··· Supplied information
[src/rtl/oldland_dbg_cr_master_pkg.sv]
// Shared encodings for the debug control-register port: command ops, master
// FSM states and the read-only CR index. Also used by the debug controller.
package oldland_dbg_cr_master_pkg;

  localparam logic [1:0] DBG_CR_OP_READ  = 2'b00;
  localparam logic [1:0] DBG_CR_OP_WRITE = 2'b01;
  localparam logic [1:0] DBG_CR_OP_SET   = 2'b10;
  localparam logic [1:0] DBG_CR_OP_CLEAR = 2'b11;

  // CR7 always reads as zero and never accepts writes.
  localparam logic [2:0] DBG_CR_RO_SEL = 3'h7;

  typedef enum logic [2:0] {
    StIdle     = 3'd0,
    StSelect   = 3'd1,
    StWrite    = 3'd2,
    StReadback = 3'd3,
    StResp     = 3'd4
  } dbg_cr_state_e;

  // Write data for a modifying op given the current register value.
  function automatic logic [31:0] dbg_cr_rmw(input logic [1:0]  op,
                                             input logic [31:0] old,
                                             input logic [31:0] data);
    logic [31:0] res;
    unique case (op)
      DBG_CR_OP_SET:   res = old | data;
      DBG_CR_OP_CLEAR: res = old & ~data;
      default:         res = data;
    endcase
    return res;
  endfunction

endpackage

[src/rtl/oldland_dbg_cr_master.sv]
// Debug-side initiator for the execute stage's control-register port.
// Runs one READ/WRITE/SET/CLEAR per command while the CPU is stopped and
// returns exactly one response (read value or post-write read-back).
module oldland_dbg_cr_master
  import oldland_dbg_cr_master_pkg::*;
(
  input  logic        clk,
  input  logic        rst,
  input  logic        cpu_stopped,
  input  logic        cmd_valid,
  output logic        cmd_ready,
  input  logic [1:0]  cmd_op,
  input  logic [2:0]  cmd_sel,
  input  logic [31:0] cmd_data,
  output logic        rsp_valid,
  input  logic        rsp_ready,
  output logic [31:0] rsp_data,
  output logic        rsp_err,
  output logic [2:0]  dbg_cr_sel,
  input  logic [31:0] dbg_cr_val,
  output logic [31:0] dbg_cr_wr_val,
  output logic        dbg_cr_wr_en
);

  dbg_cr_state_e state_q, state_d;
  logic [1:0]    op_q, op_d;
  logic [2:0]    sel_q, sel_d;
  logic [31:0]   data_q, data_d;
  logic [31:0]   wr_val_q, wr_val_d;
  logic [31:0]   rsp_data_q, rsp_data_d;
  logic          rsp_err_q, rsp_err_d;

  // State and datapath registers; synchronous reset wins over any handshake.
  always_ff @(posedge clk) begin
    if (rst) begin
      state_q    <= StIdle;
      op_q       <= DBG_CR_OP_READ;
      sel_q      <= 3'h0;
      data_q     <= 32'h0;
      wr_val_q   <= 32'h0;
      rsp_data_q <= 32'h0;
      rsp_err_q  <= 1'b0;
    end else begin
      state_q    <= state_d;
      op_q       <= op_d;
      sel_q      <= sel_d;
      data_q     <= data_d;
      wr_val_q   <= wr_val_d;
      rsp_data_q <= rsp_data_d;
      rsp_err_q  <= rsp_err_d;
    end
  end

  // Next-state and datapath update for the command sequence.
  always_comb begin
    state_d    = state_q;
    op_d       = op_q;
    sel_d      = sel_q;
    data_d     = data_q;
    wr_val_d   = wr_val_q;
    rsp_data_d = rsp_data_q;
    rsp_err_d  = rsp_err_q;

    unique case (state_q)
      StIdle: begin
        if (cmd_valid) begin
          op_d   = cmd_op;
          sel_d  = cmd_sel;
          data_d = cmd_data;
          if (!cpu_stopped || (cmd_op != DBG_CR_OP_READ && cmd_sel == DBG_CR_RO_SEL)) begin
            rsp_err_d  = 1'b1;
            rsp_data_d = 32'h0;
            state_d    = StResp;
          end else begin
            rsp_err_d = 1'b0;
            state_d   = StSelect;
          end
        end
      end
      StSelect: begin
        if (op_q == DBG_CR_OP_READ) begin
          rsp_data_d = dbg_cr_val;
          state_d    = StResp;
        end else begin
          wr_val_d = dbg_cr_rmw(op_q, dbg_cr_val, data_q);
          state_d  = StWrite;
        end
      end
      StWrite: begin
        state_d = StReadback;
      end
      StReadback: begin
        // Read-back may differ from the written value where CR bits are hardwired.
        rsp_data_d = dbg_cr_val;
        state_d    = StResp;
      end
      StResp: begin
        if (rsp_ready) begin
          rsp_err_d = 1'b0;
          state_d   = StIdle;
        end
      end
      default: begin
        state_d = StIdle;
      end
    endcase
  end

  assign cmd_ready     = (state_q == StIdle);
  assign rsp_valid     = (state_q == StResp);
  assign dbg_cr_wr_en  = (state_q == StWrite);
  assign dbg_cr_sel    = sel_q;
  assign dbg_cr_wr_val = wr_val_q;
  assign rsp_data      = rsp_data_q;
  assign rsp_err       = rsp_err_q;

endmodule

[config.mk]
export PLATFORM = sky130hd
export DESIGN_NAME = oldland_dbg_cr_master
export DESIGN_NICKNAME = d
export VERILOG_FILES = /design/src/rtl/oldland_dbg_cr_master_pkg.sv /design/src/rtl/oldland_dbg_cr_master.sv
export SDC_FILE = /design/constraint.sdc
export NUM_CORES = 1
export LEC_CHECK = 0
export ABC_AREA = 1
export BUFFER_PORTS_ARGS = -buffer_cell sky130_fd_sc_hd__buf_4
export CAP_MARGIN = 20
export CORE_UTILIZATION = 51
export DETAILED_ROUTE_END_ITERATION = 6
export GPL_TIMING_DRIVEN = 0
export PLACE_DENSITY = 0.8
export SETUP_SLACK_MARGIN = 0.2
export SLEW_MARGIN = 20
export SYNTH_ARGS = -nofsm -noshare
export SYNTH_HDL_FRONTEND = slang
export SYNTH_SLANG_ARGS = --single-unit
[constraint.sdc]
create_clock -name clk -period 1.7 [get_ports clk]
set_input_delay 0.085 -clock clk [delete_from_list [all_inputs] [get_ports clk]]
set_output_delay 0.085 -clock clk [all_outputs]
set_load 0.02 [all_outputs]
# [Word-level counts from Yosys, hierarchy flattened]
# Cells that the tools add are included.
[totals] input_bits=74 reg_bits=105 elab_cells=49
[classes] n_reduce_logical=13 muxes=14 bitwise_logic=4 eq_ne=11
[ops] operator="32-bit 2-to-1 mux" count=3
[ops] operator="32-bit case mux with 3 select lines" count=1
[ops] operator="32-bit case mux with 2 select lines" count=1
[ops] operator="32-bit AND" count=1
[ops] operator="32-bit inverter" count=1
[ops] operator="32-bit OR" count=1
[ops] operator="3-bit case mux with 5 select lines" count=1
[ops] operator="3-bit 2-to-1 mux" count=4
[ops] operator="3-bit by 2-bit equality test with 1-bit output (second input constant)" count=2
[ops] operator="3-bit equality test (second input constant)" count=2
[ops] operator="2-bit AND reduction" count=3
[ops] operator="2-bit equality test (second input constant)" count=2
[ops] operator="2-bit by 1-bit inequality test with 1-bit output (second input constant)" count=2
[ops] operator="2-bit inequality test (second input constant)" count=2
[ops] operator="4-bit AND reduction" count=1
[ops] operator="2-bit nonzero test" count=2
[ops] operator="3-bit by 1-bit equality test with 1-bit output (second input constant)" count=1
[ops] operator="3-bit zero test" count=1
[ops] operator="1-bit 2-to-1 mux" count=3
[ops] operator="3-bit AND reduction" count=1
[ops] operator="3-bit nonzero test" count=1
[ops] operator="2-bit zero test" count=1
[ops] operator="1-bit case mux with 2 select lines" count=1
[ops] operator="1-bit logical AND" count=1
[ops] operator="other kinds (3)" count=3

# [Depth between registers and ports, before layout]
# Gate-level depths: netlist of the first run.
[depth] word_depth=6 ltp_mapped=11 mapped_depth_nobuf=8

# [Least setup slack after synthesis of the first run]
# No wires, ideal clock.
[synth_path] path_type="flip-flop to flip-flop" from="register state_q[0]" to="register rsp_data_q[10], in the netlist rsp_data[10]" path_stages_with_launch=9 path_slack_ns=0.272 required_ns=1.585 setup_time_ns=0.115 t_arrival_ns=1.313 path_cell_list="dfxtp_1 > inv_2 > nand2_1 > nor2_2 > nand3_2 > buf_4 > buf_2 > a21oi_1 > nor2_1"
[synth_between] elab_chain_cells=3 elab_cells_between_ends=9
[synth_lines] item="start, declared" line="oldland_dbg_cr_master.sv:25" rtl="dbg_cr_state_e state_q, state_d;"
[synth_lines] item="start signal, assigned" line="oldland_dbg_cr_master.sv:36" rtl="state_q <= StIdle;"
[synth_lines] item="start signal, assigned" line="oldland_dbg_cr_master.sv:44" rtl="state_q <= state_d;"
[synth_lines] item="3-bit zero test (*)"
[synth_lines] item="via cmd_ready" line="oldland_dbg_cr_master.sv:11" rtl="output logic cmd_ready,"
[synth_lines] item="2-bit by 1-bit inequality test with 1-bit output (no source line), or another cell as far along"
[synth_lines] item="4-bit AND reduction (no source line)"
[synth_lines] item="end signal, assigned" line="oldland_dbg_cr_master.sv:49" rtl="rsp_data_q <= rsp_data_d;"
[synth_lines] item="end, declared" line="oldland_dbg_cr_master.sv:30" rtl="logic [31:0] rsp_data_q, rsp_data_d;"
# The timed path passes the listed nets; every way through them passes the cells marked *.
# A chain may end at the register's enable or synchronous reset.

# [Worst setup path after layout of the first run]
[layout_path] from="register op_q[1]" to="register rsp_data_q[27], in the netlist rsp_data[27]"
[layout_between] elab_chain_cells=3
[layout_lines] item="start, declared" line="oldland_dbg_cr_master.sv:26" rtl="logic [1:0] op_q, op_d;"
[layout_lines] item="start signal, assigned" line="oldland_dbg_cr_master.sv:45" rtl="op_q <= op_d;"
[layout_lines] item="2-bit zero test" line="oldland_dbg_cr_master.sv:81" rtl="if (op_q == DBG_CR_OP_READ) begin"
[layout_lines] item="2-bit inequality test (no source line)"
[layout_lines] item="4-bit AND reduction (no source line)"
# Every way passes these cells.

==> reports/metrics.yaml, run 1 <==
flow_run:
  max_cap_violations: 0
detailed_routing:
  wl_per_cell_um: 14.55
  wl_um: 13270
  first_iter_violations: 313
  antenna_left: 0
  drc: 0
  vias: 4839
  vias_per_cell: 5.306
  dr.pass1.iters: 5
clock_tree:
  clock-sinks: 105
  htree_levels: 3
  clkTransAtPathRegs_ns: 0.10
  cts_tree: "done"
  cts-root-buf: "clkbuf_8"
  max-clock-path-buffers: 2
  cts_buffers: 9
  clock_latency_ns: 0.37
timing:
  setup_tns_ns: 0
  worst_pin_slew_ns: 0.5761
  drv_slew: 0
  rsz0062_at_grt: "true"
  max_freq_mhz: 688.2
  min_period_over_period: 0.8548
  fin_hold_ws_ns: 0.004888
  finalHoldViolations: 0
  finClkSkew_ns: 0.01353
  final-setup-viol-count: 0
  period_minus_slack_ns: 1.453
  max_slew_margin: 0.6159
global_routing:
  grt_max_degree: 17
  antenna_found_initial: 0
  grt_pass1_vias: 4258
  overflow: 0
  grt.total_usage: 0.2894
  grt_pass1_wl_um: 20150
synthesis:
  synth_seq_area_share: 0.4702
  synthCells: 627
  ys_seq_elements: 105
  synth_nets: 701
  synthesis.area_um2: 4471
  synth_cell_types: 18
  yosys_warnings: 0
  syn_area_per_cell_um2: 7.130
power:
  power_density_nw_per_um2: 1029
  p_total_mw: 6.401
  ir_worst_vdd_uv: 570.8
  p_leak_nw: 2.725
layout:
  drive_gt1_frac: 0.2739
  diodes: 0
  fin_nets: 876
  fillers: 660
  layout-area-overhead-vs-synth_pct: 39.10
floorplanning:
  boundaryPins: 145
  rows: 33
  die_w_um: 95.63
  fp.coreArea_um2: 8341
  die_h_um: 95.63
  start_util: 0.5360
  die_area_um2: 9144
critical_path:
  r2r_cells: 11
  path_max_fanout: 6
  worst_setup_path_start_kind: "flop"
  crit-reg2reg-launch: "op_q[1]$_SDFFE_PP0P_"
  critPathRequiredTime_ns: 1.98
  crit_arrival_ns: 1.73
  endpoint_kind: "flop"
  worstSetupPathType: "reg -> reg"
  worstReg2RegEnd: "rsp_data[27]$_SDFFE_PP0P_"
  reg2reg_setup_slack_ns: 0.25
placement:
  gp_congestion: 0.8983
  io_buffer_count: 144
  hpwl_um: 9798
hold_path:
  hold_path.class: "in -> reg"
  hold_path_depth: 3
  min-delay-start: "cmd_data[14]"
  hold_path_end: "data_q[14]$_SDFFE_PP0P_"
run_status:
  status: "complete, no violations"
[synth_stat cells (all sizes together)]
library cell | number | area, um^2
a21oi | 104 | 520.5
buf | 24 | 162.7
clkbuf | 24 | 90.09
dfxtp | 105 | 2102
inv | 47 | 176.4
nand2 | 149 | 559.3
nand3 | 69 | 367.9
nor2 | 37 | 151.4
nor3 | 1 | 5.000
o21ai | 67 | 335.3
[through the flow]
stage | util | std cells | cell area, um^2 | worst slack (ns)
global placement | 0.6814 | 876 | 5683 | 0.1985
detailed placement | 0.6814 | 876 | 5683 | 0.1678
global route | 0.7456 | 912 | 6218 | 0.1728
floorplan | - | 627 | 4471 | 0.2719
CTS | 0.7234 | 904 | 6033 | 0.1884
finish | 0.7456 | 912 | 6218 | 0.2469
[registers in the layout, summed over array words and instances (netlist names)]
name	flops
op_q	2
dbg_cr_wr_val	32
dbg_cr_sel	3
state_q	3
rsp_data	32
rsp_err	1
data_q	32
[per-layer routing]
layer	up-vias	share of wire	wire length, um	track usage
met5	-	0	0	0
met4	0	0.033	444	0.1294
met3	38	0.064	847	0.04625
met2	201	0.46	6106	0.4577
met1	2196	0.44	5872	0.3879
li1	2404	-	-	-
[worst max path at each step]
stage | startpoint | to | slack (ns) | cells after the start
after floorplan | state_q[0]$_SDFFE_PP0P_ | rsp_data[10]$_SDFFE_PP0P_ | 0.27 | 8
after global placement | state_q[2]$_SDFFE_PP0P_ | state_q[2]$_SDFFE_PP0P_ | 0.20 | 8
after detailed placement | state_q[0]$_SDFFE_PP0P_ | dbg_cr_wr_val[9]$_SDFFE_PP0P_ | 0.17 | 7
after CTS | state_q[0]$_SDFFE_PP0P_ | dbg_cr_wr_val[27]$_SDFFE_PP0P_ | 0.19 | 7
after global routing | op_q[1]$_SDFFE_PP0P_ | rsp_data[22]$_SDFFE_PP0P_ | 0.17 | 11
final | op_q[1]$_SDFFE_PP0P_ | rsp_data[27]$_SDFFE_PP0P_ | 0.25 | 11
[kinds of logic after synthesis]
group	count (synthesis)	synth area share
simple gates	256	0.2424
compound gates	171	0.1914
flops	105	0.4702
buf+inv	95	0.09600
[power breakdown]
part | switching (mW) | internal, mW | leakage, nW
registers | 0.118 | 2.71 | 0.862
clock network | 0.839 | 0.829 | 0.0995
logic | 1.10 | 0.809 | 1.76
total | 2.05 | 4.35 | 2.72
[timing repair]
action | in CTS | in global routing
pin swaps | 2 | 7
setup buffers | 0 | 5
gates cloned | 0 | 3
gates resized for setup | 5 | 44
hold endpoints to repair | 12 | 0
setup endpoints to repair | 34 | 82
hold buffers | 12 | 0
[layout make-up]
type	instances	area [um^2]	share of cell area
plain buffers	48	292.8	0.04708
clock buffers	11	131.4	0.02113
clock inverters	5	80.08	0.01288
inverters	47	176.4	0.02837
multi-input cells	427	2006	0.3225
flip-flops and latches	105	2107	0.3388
well taps	105	131.4	0.02113
repair buffers	164	1294	0.2080
[critical path: stages (launching register included)]
cell and delay (ns):
dfxtp_2 0.33, buf_6 0.12, inv_2 0.08, nand2_4 0.06
nand2_2 0.08, nand2_2 0.07, nand2_4 0.11, buf_8 0.14
clkbuf_16 0.14, nand3_1 0.08, nand2_1 0.10, nor2_1 0.05
[cells in the final DEF (no fill, tap or decap)]
| master | count |
|---|---|
| clkbuf_4 | 4 |
| clkbuf_8 | 9 |
| nand3_2 | 2 |
| nand2_4 | 2 |
| buf_6 | 7 |
| nand2_1 | 143 |
| dfxtp_2 | 4 |
| nor2_2 | 1 |
| clkinvlp_4 | 2 |
| buf_2 | 7 |
| a21oi_2 | 3 |
| nand3_4 | 3 |
| o21ai_0 | 67 |
| inv_1 | 42 |
| clkbuf_2 | 9 |
| clkbuf_16 | 2 |
| dfxtp_1 | 101 |
| inv_2 | 5 |
| nor2_4 | 2 |
| bufinv_16 | 2 |
| clkinv_2 | 1 |
| nand2_2 | 4 |
| buf_4 | 150 |
| nor3_1 | 1 |
| nor2_1 | 34 |
| dlygate4sd3_1 | 12 |
| buf_8 | 2 |
| a21oi_1 | 101 |
| nand3_1 | 64 |
| buf_1 | 5 |
| clkbuf_1 | 16 |
(Power assumes the default switching activity.)
==> run 2: changes to the inputs <==
--- a/config.mk
+++ b/config.mk
@@ -8,6 +8,7 @@
 export ABC_AREA = 1
 export BUFFER_PORTS_ARGS = -buffer_cell sky130_fd_sc_hd__buf_4
 export CAP_MARGIN = 20
+export CORE_MARGIN = 2
 export CORE_UTILIZATION = 51
 export DETAILED_ROUTE_END_ITERATION = 6
 export GPL_TIMING_DRIVEN = 0
==> reports/metrics.yaml, run 2 (synthesis results as in run 1) <==
critical_path:
  worst_setup_path_start_kind: "flop"
  worstReg2RegEnd: "rsp_data[13]$_SDFFE_PP0P_"
  critPathRequiredTime_ns: 1.96
  reg2reg_setup_slack_ns: 0.24
  worst-path-buf-inv: 4
  r2r_cells: 10
  crit_start: "op_q[1]$_SDFFE_PP0P_"
  crit-reg2reg-launch: "op_q[1]$_SDFFE_PP0P_"
  path_depth: 10
  worstSetupPathType: "reg -> reg"
  crit_path_max_incr_delay_ns: 0.34
  slowest_stage: "dfxtp_1"
  endpoint_kind: "flop"
  crit_end: "rsp_data[13]$_SDFFE_PP0P_"
  crit_arrival_ns: 1.73
  path_max_fanout: 10
  cp_cell_sequence: "buf_4 > inv_2 > nand2_2 > nand2_1 > nand2_1 > nand2_2 > buf_2 > buf_6 > a21oi_1 > nor2_1"
  path_delay_family: "buffers and inverters"
clock_tree:
  clock-sinks: 105
  cts-root-buf: "clkbuf_8"
  max-clock-path-buffers: 2
  cts_buffers: 9
  clkTransAtPathRegs_ns: 0.10
  htree_levels: 3
  cts_tree: "done"
  clock_latency_ns: 0.37
detailed_routing:
  vias_per_cell: 5.305
  drc: 0
  first_iter_violations: 296
  vias: 4875
  wl_um: 13370
  dr.pass1.iters: 5
  wl_per_cell_um: 14.55
  antenna_left: 0
timing:
  setup_tns_ns: 0
  max_slew_margin: 0.6348
  worst_pin_slew_ns: 0.5478
  period_minus_slack_ns: 1.464
  finalHoldViolations: 0
  max_freq_mhz: 682.9
  finClkSkew_ns: 0.01457
  final-setup-viol-count: 0
  min_period_over_period: 0.8614
  rsz0062_at_grt: "true"
  worst_slack_ns: 0.2357
  drv_slew: 0
global_routing:
  grt_max_degree: 18
  grt_pass1_vias: 4425
  grt_pass1_wl_um: 21020
  overflow: 0
  grt.total_usage: 0.2716
  antenna_found_initial: 0
placement:
  place_ws_ns: 0.1743
  gp_congestion: 0.8741
  hpwl_um: 9909
  io_buffer_count: 144
layout:
  fillers: 725
  layout_commonest_cell: "buf_4"
  drive_gt1_frac: 0.2824
  final_cell_mix: "buf_4 (154), nand2_1 (145), dfxtp_1 (102), a21oi_1 (91), o21ai_0 (67)"
  fin_nets: 880
  diodes: 0
  layout-area-overhead-vs-synth_pct: 39.01
floorplanning:
  rows: 34
  die_w_um: 97.63
  die_h_um: 97.63
  boundaryPins: 145
  start_util: 0.5202
  die_area_um2: 9531
  fp.coreArea_um2: 8593
flow_run:
  max_cap_violations: 0
power:
  p_total_mw: 6.229
  power_density_nw_per_um2: 1002
  p_leak_nw: 2.714
  ir_worst_vdd_uv: 479.0
run_status:
  status: "complete, no violations"
hold_path:
  hold_path.class: "in -> reg"
[run 2: final cells by class]
cell class              count  area, um^2  area share
flip-flops and latches    105        2106      0.3388
multi-input cells         427        2023      0.3255
repair buffers            168        1296      0.2086
plain buffers              48       289.0     0.04651
inverters                  47       176.4     0.02839
clock buffers              11       151.4     0.02436
well taps                 108       135.1     0.02174
clock inverters             5       37.54    0.006040
[run 2: through the flow]
step | area, um^2 | utilization | hold WS [ns] | cells
floorplan | 4471 | - | 0.2282 | 627
global placement | 5687 | 0.6618 | 0.3364 | 879
detailed placement | 5687 | 0.6618 | 0.3469 | 879
CTS | 6028 | 0.7015 | 0.001184 | 909
global route | 6215 | 0.7232 | 0.009301 | 919
finish | 6215 | 0.7232 | 0.005120 | 919
[run 2: routing by layer]
metal,up-vias,part of all wire,GRT usage
met5,-,0,0
met4,0,0.021,0.08974
met3,30,0.069,0.03957
met2,196,0.48,0.4557
met1,2245,0.43,0.3601
li1,2404,-,-
[run 2: worst min-delay path by stage]
stage                  from                          to  cells past startpoint
4_1_cts         cmd_data[0]      data_q[0]$_SDFFE_PP0P_                      3
5_1_grt        cmd_data[20]     data_q[20]$_SDFFE_PP0P_                      3
2_1_floorplan    cmd_sel[0]  dbg_cr_sel[0]$_SDFFE_PP0P_                      2
6_report       cmd_data[15]     data_q[15]$_SDFFE_PP0P_                      3
3_3_place_gp     cmd_sel[1]  dbg_cr_sel[1]$_SDFFE_PP0P_                      3
3_5_place_dp     cmd_sel[1]  dbg_cr_sel[1]$_SDFFE_PP0P_                      3
[run 2: timing repair]
item | in CTS | in global routing
gates cloned | 0 | 1
buffers inserted | 0 | 8
endpoints found under the hold margin | 13 | 1
hold buffers | 14 | 1
endpoints found under the setup margin | 11 | 81
gates resized for setup | 2 | 51
pin swaps | 1 | 5
[run 2: power by group]
part	total, mW	switching, mW	internal (mW)
combinational	1.90	1.10	0.800
sequential	2.84	0.127	2.71
clock	1.49	0.870	0.622
total	6.23	2.10	4.13
[run 2: worst min-delay path, stage by stage]
cell	delay, ns
buf_4	0.08
o21ai_0	0.07
a21oi_1	0.11
==> run 3: changes to the inputs <==
==> constraint.sdc (replaced) <==
create_clock -name clk -period 1.7 [get_ports clk]
set_input_delay 0 -clock clk [delete_from_list [all_inputs] [get_ports clk]]
set_output_delay 0 -clock clk [all_outputs]
set_load 0.02 [all_outputs]
==> reports/metrics.yaml, run 3 (synthesis results as in run 1) <==
detailed_routing:
  drc: 0
  vias_per_cell: 5.434
  wl_um: 14620
  vias: 5217
  wl_per_cell_um: 15.23
  first_iter_violations: 447
  antenna_left: 0
  dr.pass1.iters: 5
placement:
  gp_congestion: 0.8741
  hpwl_um: 9909
  place_ws_ns: 0.1743
  io_buffer_count: 144
layout:
  final_cell_mix: "buf_4 (155), nand2_1 (145), dfxtp_1 (102), a21oi_1 (92), o21ai_0 (67)"
  layout-area-overhead-vs-synth_pct: 48.08
  ff_latch_area_um2: 2106
  fillers: 648
  final_core_util: 0.7704
  multi_input_comb_area_um2: 2019
  fin_nets: 920
  drive_gt1_frac: 0.2714
  layout_commonest_cell: "buf_4"
timing:
  max_freq_mhz: 686.7
  worst_pin_slew_ns: 0.5606
  min_period_over_period: 0.8567
  rsz0062_at_grt: "true"
  period_minus_slack_ns: 1.456
  final-setup-viol-count: 0
  finalHoldViolations: 0
  setup_tns_ns: 0
  worst_slack_ns: 0.2437
  drv_slew: 0
  finClkSkew_ns: 0.01156
  max_slew_margin: 0.6263
global_routing:
  grt_max_degree: 18
  grt.met3_usage: 0.05827
  grt_pass1_wl_um: 23310
  grt.met2_usage: 0.5008
  grt.total_usage: 0.3018
  grt_busiest_layer: "met2"
  overflow: 0
  grt_pass1_vias: 4951
  use_met1: 0.3754
  antenna_found_initial: 1
critical_path:
  worstSetupPathType: "reg -> reg"
  critPathRequiredTime_ns: 1.96
  crit_arrival_ns: 1.71
  worst_setup_path_start_kind: "flop"
  path_max_fanout: 7
  endpoint_kind: "flop"
floorplanning:
  die_w_um: 97.63
  fp.coreArea_um2: 8593
  start_util: 0.5202
  die_area_um2: 9531
  die_h_um: 97.63
  boundaryPins: 145
  rows: 34
power:
  p_leak_nw: 2.890
  power_density_nw_per_um2: 954.4
  ir_worst_vdd_uv: 506.7
  p_total_mw: 6.319
clock_tree:
  htree_levels: 3
  clock_latency_ns: 0.37
  cts_buffers: 9
  clkTransAtPathRegs_ns: 0.09
  clock-sinks: 105
  cts_tree: "done"
  cts-root-buf: "clkbuf_8"
  max-clock-path-buffers: 2
run_status:
  status: "complete, no violations"
flow_run:
  max_cap_violations: 0
hold_path:
  hold_path.class: "in -> reg"
[run 3: cell types whose count changed in the layout (fill, tap and decap cells not counted)]
cell,previous run,this run
dlygate4sd3_1,15,55
clkbuf_1,15,10
clkbuf_2,8,11
buf_1,5,7
a21oi_1,91,92
a21oi_2,13,12
buf_2,5,4
buf_4,154,155
diode_2,0,1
······
### Exercise details
Check each line above for the string "else" and copy those that have it.

### Answer space
    end else begin
          end else begin
        end else begin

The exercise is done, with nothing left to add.